OpenSSL Tactic: Defense Evasion
OpenSSL is an open-source command-line tool that is commonly used to generate private keys, create CSRs, install SSL/TLS certificates and identify certificate information.
The Shlayer malware leverages OpenSSL often in conjunction with base64, to encode and decode malware and hide it from detection in the defense-evasion phase of the attack lifecycle.
Curl Tactic: Command & control
curl is a macOS command-line tool used for transferring data using various network protocols.
The Bundlore malware leverages curl to download payloads in the C2 phase of the attack lifecycle.
SQLite Tactic: Exfiltration
SQLite is a transactional SQL database engine present in macOS. It’s generally used to create databases that can be transported across machines.
Bundlore malware leverages SQLite to retrieve the history of downloaded files from the internet in the exfiltration phase of its attack lifecycle.
Killall Tactic: Defense Evasion
killall is a macOS utility for terminating running processes on a system based on name.
The Shlayer malware uses killall to kill the running script’s terminal window after bash script activity is completed.
Funzip Tactic: Defense Evasion
funzip is a macOS utility that extracts a .ZIP or .GZIP file directly to output, from archives or other piped input.
Shlayer uses it with head or tail commands to extract a malicious binary with a password.
How to Defend Against LOLBins Attacks
While the above are the most commonly abused native utilities, there are yet more that bad actors are known to add into their coding mix.

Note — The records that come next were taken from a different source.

<file path="src/rx_frontend_pkg.sv">
// RX frontend shared definitions
package rx_frontend_pkg;

  // Channel count and datapath widths
  localparam int NUM_CHAN = 2;
  localparam int ADC_W    = 16;
  localparam int DSP_W    = 24;
  localparam int CORR_W   = 18;

  // Register indices sit in the low address nibble
  // The high nibble of the address selects the channel
  localparam logic [3:0] SR_MAG      = 4'd0;
  localparam logic [3:0] SR_PHASE    = 4'd1;
  localparam logic [3:0] SR_OFFSET_I = 4'd2;
  localparam logic [3:0] SR_OFFSET_Q = 4'd3;
  localparam logic [3:0] SR_IQ_MAP   = 4'd4;
  localparam logic [3:0] SR_HET_DIR  = 4'd5;

  // Strobe-in to strobe-out latency of the whole frontend
  localparam int PIPE_LAT = 7;

  // Layout of the I/Q mapping register
  typedef struct packed {
    logic       bypass_all;
    logic [1:0] reserved;
    logic       downconvert;
    logic       invert_i;
    logic       invert_q;
    logic       realmode;
    logic       swap_iq;
  } iq_map_t;

  // Coefficient view of a settings word, upper bits are don't care
  typedef struct packed {
    logic [31-CORR_W:0]       unused;
    logic signed [CORR_W-1:0] value;
  } coef_word_t;

  // Mapping view of a settings word
  typedef struct packed {
    logic [23:0] unused;
    iq_map_t     map;
  } map_word_t;

  typedef union packed {
    coef_word_t coef;
    map_word_t  mapping;
  } set_word_u;

  // Clamp a value with two guard bits to the signed internal range
  function automatic logic [DSP_W-1:0] sat_dsp(input logic signed [DSP_W+1:0] x);
    if (x[DSP_W+1:DSP_W-1] == 3'b000 || x[DSP_W+1:DSP_W-1] == 3'b111) begin
      return x[DSP_W-1:0];
    end else if (x[DSP_W+1]) begin
      return {1'b1, {(DSP_W-1){1'b0}}};
    end
    return {1'b0, {(DSP_W-1){1'b1}}};
  endfunction

endpackage
</file>
<file path="src/frontend_settings.sv">
// Frontend settings register bank
`timescale 1ns/1ps
module frontend_settings (
  input  logic                                                   clk,
  input  logic                                                   reset,
  input  logic                                                   set_stb_i,
  input  logic [7:0]                                             set_addr_i,
  input  logic [31:0]                                            set_data_i,
  output logic [rx_frontend_pkg::NUM_CHAN*rx_frontend_pkg::CORR_W-1:0] mag_o,
  output logic [rx_frontend_pkg::NUM_CHAN*rx_frontend_pkg::CORR_W-1:0] phase_o,
  output logic [rx_frontend_pkg::NUM_CHAN*rx_frontend_pkg::DSP_W-1:0]  offset_i_o,
  output logic [rx_frontend_pkg::NUM_CHAN*rx_frontend_pkg::DSP_W-1:0]  offset_q_o,
  output logic [rx_frontend_pkg::NUM_CHAN*8-1:0]                 map_o,
  output logic [rx_frontend_pkg::NUM_CHAN-1:0]                   dir_o,
  output logic [rx_frontend_pkg::NUM_CHAN-1:0]                   dir_wr_o
);

  rx_frontend_pkg::set_word_u word;
  logic [3:0]                 chan;
  logic [3:0]                 index;

  // The same data word is read as a coefficient or as a mapping value
  assign word  = set_data_i;
  assign chan  = set_addr_i[7:4];
  assign index = set_addr_i[3:0];

  always_ff @(posedge clk) begin
    if (reset) begin
      mag_o      <= '0;
      phase_o    <= '0;
      offset_i_o <= '0;
      offset_q_o <= '0;
      map_o      <= '0;
      dir_o      <= '0;
      dir_wr_o   <= '0;
    end else begin
      // Direction write pulse is high for one cycle, together with the new direction
      dir_wr_o <= '0;
      // Channel numbers at or above NUM_CHAN match no slice and are dropped
      for (int c = 0; c < rx_frontend_pkg::NUM_CHAN; c++) begin
        if (set_stb_i && chan == 4'(c)) begin
          case (index)
            rx_frontend_pkg::SR_MAG: begin
              mag_o[c*rx_frontend_pkg::CORR_W +: rx_frontend_pkg::CORR_W] <= word.coef.value;
            end
            rx_frontend_pkg::SR_PHASE: begin
              phase_o[c*rx_frontend_pkg::CORR_W +: rx_frontend_pkg::CORR_W] <= word.coef.value;
            end
            rx_frontend_pkg::SR_OFFSET_I: begin
              offset_i_o[c*rx_frontend_pkg::DSP_W +: rx_frontend_pkg::DSP_W] <= set_data_i[23:0];
            end
            rx_frontend_pkg::SR_OFFSET_Q: begin
              offset_q_o[c*rx_frontend_pkg::DSP_W +: rx_frontend_pkg::DSP_W] <= set_data_i[23:0];
            end
            rx_frontend_pkg::SR_IQ_MAP: begin
              map_o[c*8 +: 8] <= word.mapping.map;
            end
            rx_frontend_pkg::SR_HET_DIR: begin
              dir_o[c]    <= set_data_i[0];
              dir_wr_o[c] <= 1'b1;
            end
            default: begin
            end
          endcase
        end
      end
    end
  end

endmodule

</file>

The good news however is that there are ways to combat the threat – most notably by deploying an endpoint detection and response (EDR) tool that tracks process invocation and inspect processes.

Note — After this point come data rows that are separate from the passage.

`config.mk`:
```
export PLATFORM = sky130hd
export DESIGN_NAME = issue_unit
export DESIGN_NICKNAME = d
export VERILOG_FILES = /design/src/common/issue_pkg.sv /design/src/issue/issue_unit.sv /design/src/issue/issue_select.sv /design/src/issue/operand_bypass.sv /design/src/issue/reg_scoreboard.sv
export SDC_FILE = /design/constraint.sdc
export NUM_CORES = 1
export LEC_CHECK = 0
export BUFFER_PORTS_ARGS = -buffer_cell sky130_fd_sc_hd__buf_2
export CELL_PAD_IN_SITES_DETAIL_PLACEMENT = 1
export CELL_PAD_IN_SITES_GLOBAL_PLACEMENT = 2
export CORE_AREA = 2 2 365 367
export CTS_CLUSTER_DIAMETER = 200
export DETAILED_ROUTE_END_ITERATION = 8
export DIE_AREA = 0 0 367 369
export GPL_TIMING_DRIVEN = 0
export PLACE_DENSITY = 0.55
export REMOVE_ABC_BUFFERS = 1
export SYNTH_ARGS = -nofsm -noshare
export SYNTH_HDL_FRONTEND = slang
export SYNTH_SLANG_ARGS = --single-unit
```
`constraint.sdc`:
```
create_clock -name clk -period 25.5 [get_ports clk]
set_input_delay 3.825 -clock clk [delete_from_list [all_inputs] [get_ports clk]]
set_output_delay 3.825 -clock clk [all_outputs]
set_load 0.05 [all_outputs]
```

For instance, Uptycs’ EDR can determine if any of the common LOLBins are being used in an attack on a given environment. To make that happen, the Uptycs Threat research team has created more than 300 rules covering different LOLBins techniques used by cybercriminals in the MITRE ATT&CK framework, using the data from customer telemetry and threat-intelligence systems.

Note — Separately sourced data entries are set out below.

`config.mk`:
```
export PLATFORM = sky130hd
export DESIGN_NAME = fp_req_buffer
export DESIGN_NICKNAME = d
export VERILOG_FILES = /design/src/fp_req_buffer.sv
export SDC_FILE = /design/constraint.sdc
export NUM_CORES = 1
export LEC_CHECK = 0
export ABC_AREA = 1
export BUFFER_PORTS_ARGS = -buffer_cell sky130_fd_sc_hd__buf_4
export CELL_PAD_IN_SITES_DETAIL_PLACEMENT = 0
export CELL_PAD_IN_SITES_GLOBAL_PLACEMENT = 1
export CORE_UTILIZATION = 40
export CTS_BUF_LIST = sky130_fd_sc_hd__clkbuf_16
export CTS_CLUSTER_DIAMETER = 200
export DETAILED_ROUTE_END_ITERATION = 10
export PLACE_DENSITY = 0.86
export SETUP_SLACK_MARGIN = 0.15
export SYNTH_ARGS = -nofsm -noshare
export SYNTH_HDL_FRONTEND = slang
export SYNTH_SLANG_ARGS = --single-unit
```
`constraint.sdc`:
```
create_clock -name clk -period 36.2 [get_ports clk]
set_input_delay 7.24 -clock clk [delete_from_list [all_inputs] [get_ports clk]]
set_output_delay 7.24 -clock clk [all_outputs]
set_load 0.01 [all_outputs]
```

Other defense strategies include taking a multilayered approach to closing off low-hanging fruit when it comes to initial access. This includes using a range of technologies such as web scanning, email security, Next-Generation Firewalls (NGFW), Next-Generation Intrusion Prevention Systems (NGIPS), secure internet gateways (SIG) and of course, user education when it comes to password hygiene and phishing detection.
The use of LOLBins is only going to increase. Companies of all sizes should act now to ward off stealthy malware and keep their networks and endpoints safe.